Biochar : une unité pionnière transforme les coques d’anacarde près d’Abidjan

Le jeudi 18 juin 2026, les autorités ivoiriennes ont inauguré une installation de production de biochar à Attinguié, dans la zone industrielle PK 31, en banlieue d’Abidjan.

Ce projet, piloté par le groupe Valency International, vise à convertir les coques de cajou, jadis considérées comme des déchets, en matières premières à haute valeur ajoutée pour les secteurs énergétique et industriel.

La cérémonie d’ouverture était présidée par Kalil Konaté, ministre du Commerce, de l’Industrie et de l’Artisanat, entouré de nombreux responsables administratifs, institutionnels et partenaires techniques.

Présentée comme la première unité commerciale à grande capacité dédiée à la fabrication de biochar à partir de coques de cajou en Afrique, l’usine pourra traiter environ 20 000 tonnes de résidus chaque année. Elle devrait produire près de 6 000 tonnes de biochar, tout en générant du biocarburant et de l’énergie grâce à une technologie de valorisation des sous-produits agricoles.

Selon les promoteurs, cette innovation permettra de réduire les déchets de l’industrie de la noix de cajou tout en créant de nouvelles perspectives économiques pour cette filière stratégique.

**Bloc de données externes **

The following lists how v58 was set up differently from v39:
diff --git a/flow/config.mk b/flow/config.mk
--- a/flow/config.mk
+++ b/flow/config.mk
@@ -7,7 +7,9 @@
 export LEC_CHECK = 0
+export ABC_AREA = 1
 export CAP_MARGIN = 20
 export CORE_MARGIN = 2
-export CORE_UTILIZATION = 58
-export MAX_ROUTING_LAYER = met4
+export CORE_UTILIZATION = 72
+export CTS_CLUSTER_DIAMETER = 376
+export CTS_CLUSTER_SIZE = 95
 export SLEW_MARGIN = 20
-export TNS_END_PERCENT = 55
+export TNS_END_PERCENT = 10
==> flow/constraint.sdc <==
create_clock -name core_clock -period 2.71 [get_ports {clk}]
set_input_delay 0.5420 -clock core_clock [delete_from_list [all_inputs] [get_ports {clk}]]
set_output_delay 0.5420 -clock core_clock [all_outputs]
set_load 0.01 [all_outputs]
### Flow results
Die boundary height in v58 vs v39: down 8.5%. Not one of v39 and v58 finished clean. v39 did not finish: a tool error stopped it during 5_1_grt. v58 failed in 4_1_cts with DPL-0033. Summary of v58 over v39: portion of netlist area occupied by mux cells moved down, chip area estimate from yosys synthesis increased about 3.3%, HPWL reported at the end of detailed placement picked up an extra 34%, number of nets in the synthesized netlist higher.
v37:
// pixel_sort_asc
module pixel_sort_asc (
	 input clk, reset, soft_rst,
	 input enable, 
	 input      [15:0] Pixel_in1, Pixel_in2, Pixel_in3, Pixel_in4 , Pixel_in5 , Pixel_in6, Pixel_in7, Pixel_in8,
	 output reg [15:0] Pixel_out1, Pixel_out2, Pixel_out3, Pixel_out4 , Pixel_out5 , Pixel_out6, Pixel_out7, Pixel_out8,    output reg valid_out
);
Settings: LEC_CHECK=0, CAP_MARGIN=20, CORE_MARGIN=2, CORE_UTILIZATION=51, SETUP_SLACK_MARGIN=1.0, SLEW_MARGIN=20; clock period 20.2 ns.
run.sh (not shown) runs the stock make flow with config.mk's settings and CLKGATE_MAP_FILE=.
v37 did not finish; a tool error ended it in global routing.
For v18, these inputs were changed with respect to v37:
Settings: SETUP_SLACK_MARGIN changed from 1.0 to -1.53; CORE_UTILIZATION changed from 51 to 58; the clock period (ns, I/O delays scaled along) changed from 20.2 to 26.6.
### Flow results
- Run status, v18: aborted in global routing, error GRT-0116
- v18 vs. v37: post-synthesis adder-cell area fraction about even, mean instance size in the synthesized netlist about even, die boundary width fell 6.1%, synthesized area about even, total of cells resized after clock tree synthesis fell about 65%.
- Compare v37 and v18 | vertical die dimension lower: v18
- Number of placed instances, taps included, v18 vs v37: down by a few percent
- Taking v37 over v18, the number of setup buffers added after CTS ratio works out to 2.4.
- Relative to v37, placer's final routability congestion estimate increased by 0.010 in v18.
- Reported for v37 and v18, number of buffers inserted by hold repair at cts turned out identical to the last digit.


Starting RTL as in the previous note.
Design pixel_sort_asc, start of the top module:
module pixel_sort_asc (
	 input clk, reset, soft_rst,
	 input enable, 
	 input      [15:0] Pixel_in1, Pixel_in2, Pixel_in3, Pixel_in4 , Pixel_in5 , Pixel_in6, Pixel_in7, Pixel_in8,
	 output reg [15:0] Pixel_out1, Pixel_out2, Pixel_out3, Pixel_out4 , Pixel_out5 , Pixel_out6, Pixel_out7, Pixel_out8,    output reg valid_out
);
Settings: LEC_CHECK=0, ABC_AREA=1, CAP_MARGIN=20, CORE_ASPECT_RATIO=1.39, CORE_MARGIN=2, CORE_UTILIZATION=72, CTS_CLUSTER_DIAMETER=294, CTS_CLUSTER_SIZE=99, PLACE_DENSITY=0.85, SETUP_SLACK_MARGIN=-1.09, SLEW_MARGIN=20, TNS_END_PERCENT=10; clock period 19.4 ns.
The starting point aborted during 3_5_place_dp (DPL-0038).
Rerun with:
ABC_AREA = default   (was 1)
CORE_ASPECT_RATIO = default   (was 1.39)
CORE_UTILIZATION = 68   (was 72)
CTS_CLUSTER_DIAMETER = default   (was 294)
CTS_CLUSTER_SIZE = default   (was 99)
PLACE_DENSITY = default   (was 0.85)
SETUP_SLACK_MARGIN = default   (was -1.09)
TNS_END_PERCENT = default   (was 10)
clock period = 16.6 ns   (was 19.4 ns; I/O delays follow)
Effect: The changed run stopped in 3_5_place_dp. Die size increases by 11%. Area after synthesis went up by 4.7%. Synthesized cell count shrinks by 9.3%.
Rerun with:
CORE_UTILIZATION = 57   (was 68)
SETUP_SLACK_MARGIN = -1.04   (was default)
clock period = 34.2 ns   (was 16.6 ns; I/O delays follow)
After rerunning: Now the flow never finished: it broke off in 5_1_grt with GRT-0232. Synthesized cell count stays the same. Synthesized area does not change. Die area grows by 19%.
Rerun with:
CORE_UTILIZATION = 40   (was 57)
SETUP_SLACK_MARGIN = 1.0   (was -1.04)
clock period = 36.5 ns   (was 34.2 ns; I/O delays follow)
Result:
- With this change the flow completed with no timing, DRC or antenna violations
- area after synthesis is unchanged
- die size rises by 42%
- synthesized cell count does not change
Rerun with:
CORE_UTILIZATION = 57   (was 40)
SETUP_SLACK_MARGIN = -2.0   (was 1.0)
TNS_END_PERCENT = 5   (was default)
clock period = 36.0 ns   (was 36.5 ns; I/O delays follow)
With this change the flow finished with negative setup slack left.
Wire length goes down by 10%.
Worst hold slack loses 100 ps.
Cell count goes down by 10%.


== the reference run ==
pixel_sort_asc again, from the RTL that the note above started with.
==> flow/design.v (excerpt) <==
module pixel_sort_asc (
	 input clk, reset, soft_rst,
	 input enable, 
	 input      [15:0] Pixel_in1, Pixel_in2, Pixel_in3, Pixel_in4 , Pixel_in5 , Pixel_in6, Pixel_in7, Pixel_in8,
	 output reg [15:0] Pixel_out1, Pixel_out2, Pixel_out3, Pixel_out4 , Pixel_out5 , Pixel_out6, Pixel_out7, Pixel_out8,    output reg valid_out
);
integer i, j;
reg [15:0] array [1:8]; 
reg [15:0] temp;
reg [15:0] in1, in2, in3, in4, in5, in6, in7, in8;
always @(posedge clk)
 begin
 if (reset)
     begin
	  in1 <= 0;
	  in2 <= 0; 
	  in3 <= 0; 
	  in4 <=	0;
	  in5 <=	0; 
	  in6 <=	0; 
	  in7 <=	0; 
	  in8 <=	0; 
	  valid_out <= 0; 
		 Pixel_out1 <= 0;
		 Pixel_out2 <= 0;
		 Pixel_out3 <= 0;
		 Pixel_out4 <= 0;
		 Pixel_out5 <= 0;
		 Pixel_out6 <= 0;
		 Pixel_out7 <= 0;
		 Pixel_out8 <= 0; 
	  end 
	  else if(soft_rst)
		 begin 
	    in1 <=  0;
		 in2 <=  0; 
	    in3 <=  0; 
	    in4 <=	0;
	    in5 <=	0; 
	    in6 <=	0; 
	    in7 <=	0; 
	    in8 <=	0; 
	    valid_out <= 0; 
		 Pixel_out1 <= 0;
		 Pixel_out2 <= 0;
		 Pixel_out3 <= 0;
		 Pixel_out4 <= 0;
		 Pixel_out5 <= 0;
		 Pixel_out6 <= 0;
		 Pixel_out7 <= 0;
		 Pixel_out8 <= 0; 
       end
		 else  if(enable)
		 begin
       valid_out <= 1;
		in1<= Pixel_in1;
		in2<= Pixel_in2; 
		in3<= Pixel_in3; 
		in4<= Pixel_in4;  
		in5<=	Pixel_in5; 
		in6<=	Pixel_in6; 
		in7<=	Pixel_in7; 
		in8<=	Pixel_in8; 
		 Pixel_out1 <= array[8];
		 Pixel_out2 <= array[7];
		 Pixel_out3 <= array[6];
		 Pixel_out4 <= array[5];
		 Pixel_out5 <= array[4];
		 Pixel_out6 <= array[3];
  ...
make LEC_CHECK=0 CAP_MARGIN=20 CORE_ASPECT_RATIO=1.98 CORE_MARGIN=2 CORE_UTILIZATION=40 GPL_ROUTABILITY_DRIVEN=0 GPL_TIMING_DRIVEN=0 SETUP_SLACK_MARGIN=5.0 SLEW_MARGIN=20 TNS_END_PERCENT=70 finish   # period 38.0 ns
The following lists how the trial run was set up differently from the reference run:
- swapping 40 for 58 in CORE_UTILIZATION
- clearing CORE_ASPECT_RATIO, which used to be 1.98
- clearing TNS_END_PERCENT, which used to be 70
- clearing GPL_ROUTABILITY_DRIVEN, which used to be 0
- clearing GPL_TIMING_DRIVEN, which used to be 0
Delta (the trial run minus the reference run): synthesized cell count barely changed; adder-cell area share of the yosys netlist held steady.
The trial run did not make it past global routing (5_1_grt), where a tool error ended it.
Placement-stage worst setup slack on the trial run is up relative to the reference run.
Between the reference run and the trial run, floorplan-stage core utilization is higher for the trial run, the reference run comes in under that.
Cmp the reference run and the trial run / number of buffers inserted to repair setup after CTS / higher: the reference run
Number of CTS-inserted buffers down 8 in the trial run wrt the reference run
In the floorplan summary, the trial run is listed with a die area less than that of the reference run.
On async set or reset register ratio after synthesis, the reference run and the trial run are basically level.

« Nous assistons ainsi à la transformation de sous-produits agricoles en ressources industrielles stratégiques », a déclaré le ministre Kalil Konaté, saluant un investissement qui favorise la création de valeur locale et une industrie plus durable.

Après la cérémonie, le ministre a visité les installations en compagnie des dirigeants de Valency International et de Revata Carbon. Il a réaffirmé l’engagement du gouvernement à soutenir les projets industriels novateurs, créateurs d’emplois et générateurs de croissance.

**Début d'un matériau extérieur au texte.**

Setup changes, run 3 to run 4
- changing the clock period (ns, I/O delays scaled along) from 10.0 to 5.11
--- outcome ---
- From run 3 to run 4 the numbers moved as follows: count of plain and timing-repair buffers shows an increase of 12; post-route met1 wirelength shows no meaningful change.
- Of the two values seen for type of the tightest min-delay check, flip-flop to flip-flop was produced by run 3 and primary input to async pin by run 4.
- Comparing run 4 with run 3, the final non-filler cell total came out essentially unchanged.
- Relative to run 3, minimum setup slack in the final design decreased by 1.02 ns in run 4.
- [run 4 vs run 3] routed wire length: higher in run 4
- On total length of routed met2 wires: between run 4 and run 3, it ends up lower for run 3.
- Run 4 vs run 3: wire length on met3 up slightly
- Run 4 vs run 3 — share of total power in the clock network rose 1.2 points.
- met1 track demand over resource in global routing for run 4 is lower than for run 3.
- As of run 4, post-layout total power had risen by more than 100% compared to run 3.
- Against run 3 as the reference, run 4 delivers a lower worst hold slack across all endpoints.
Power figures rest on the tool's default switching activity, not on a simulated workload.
// systolic_top
module systolic_top (
    input  logic         i_clk,
    input  logic         i_nrst,
    input  logic         i_reg_clear,
    input  logic         i_pe_en,
    input  logic         i_psum_out_en,
    input  logic [1:0]   i_mode,
    input  logic [63:0]  i_ifmap,    
    input  logic [7:0]   i_weight,
    output logic [127:0] o_ofmap     
);
clock: 10.0 ns
lec_check: 0
cap_margin: 20
cell_pad_in_sites_global_placement: 3
core_aspect_ratio: 0.65
core_margin: 2
core_utilization: 40
slew_margin: 25
tns_end_percent: 95
run.sh (not shown) runs the stock make flow with config.mk's settings and CLKGATE_MAP_FILE=.
The first run produced a clean layout.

Premier producteur mondial de noix de cajou brute, la Côte d’Ivoire poursuit sa stratégie visant à accroître la transformation locale de l’anacarde pour maximiser les retombées économiques. Avec cette unité de biochar, le pays renforce son ambition de développer une industrie performante tout en valorisant les sous-produits agricoles dans une logique d’économie circulaire.

Cette infrastructure ouvre de nouvelles perspectives pour la filière anacarde et confirme la volonté des autorités ivoiriennes de faire de la transformation industrielle un moteur de développement économique durable.